**What this task involves:** In full and without changes, output the data.

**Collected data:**
============

--- src/rtl/wb_arbiter_pkg.sv ---
// wb_arbiter_pkg: shared state encodings, default timeout and counter width helper
package wb_arbiter_pkg;
  typedef enum logic [1:0] {
    ARB_IDLE   = 2'd0,
    ARB_GRANT0 = 2'd1,
    ARB_GRANT1 = 2'd2
  } arb_state_e;
  localparam int DEFAULT_TIMEOUT = 255;
  function automatic int cnt_width(input int n);
    return n > 0 ? $clog2(n + 1) : 1;
  endfunction
endpackage

--- src/rtl/wb_arbiter_bus_watchdog.sv ---
// bus_watchdog: counts unanswered strobed cycles and strobes timeout when the limit is reached
module bus_watchdog
  import wb_arbiter_pkg::*;
#(
  parameter int TIMEOUT_CYCLES = DEFAULT_TIMEOUT
) (
  input  logic clk_i,
  input  logic rst_ni,
  input  logic active_i,
  input  logic resp_i,
  output logic timeout_o
);
  localparam int W = cnt_width(TIMEOUT_CYCLES);
  logic [W-1:0] count;
  assign timeout_o = (TIMEOUT_CYCLES != 0) && active_i && !resp_i && (count == W'(TIMEOUT_CYCLES));
  always_ff @(posedge clk_i)
    count <= (!rst_ni || TIMEOUT_CYCLES == 0 || !active_i || resp_i || timeout_o) ? '0 : count + 1'b1;
endmodule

============

**Response to the exercise:**
--- src/rtl/wb_arbiter_pkg.sv ---
// wb_arbiter_pkg: shared state encodings, default timeout and counter width helper
package wb_arbiter_pkg;
  typedef enum logic [1:0] {
    ARB_IDLE   = 2'd0,
    ARB_GRANT0 = 2'd1,
    ARB_GRANT1 = 2'd2
  } arb_state_e;
  localparam int DEFAULT_TIMEOUT = 255;
  function automatic int cnt_width(input int n);
    return n > 0 ? $clog2(n + 1) : 1;
  endfunction
endpackage

--- src/rtl/wb_arbiter_bus_watchdog.sv ---
// bus_watchdog: counts unanswered strobed cycles and strobes timeout when the limit is reached
module bus_watchdog
  import wb_arbiter_pkg::*;
#(
  parameter int TIMEOUT_CYCLES = DEFAULT_TIMEOUT
) (
  input  logic clk_i,
  input  logic rst_ni,
  input  logic active_i,
  input  logic resp_i,
  output logic timeout_o
);
  localparam int W = cnt_width(TIMEOUT_CYCLES);
  logic [W-1:0] count;
  assign timeout_o = (TIMEOUT_CYCLES != 0) && active_i && !resp_i && (count == W'(TIMEOUT_CYCLES));
  always_ff @(posedge clk_i)
    count <= (!rst_ni || TIMEOUT_CYCLES == 0 || !active_i || resp_i || timeout_o) ? '0 : count + 1'b1;
endmodule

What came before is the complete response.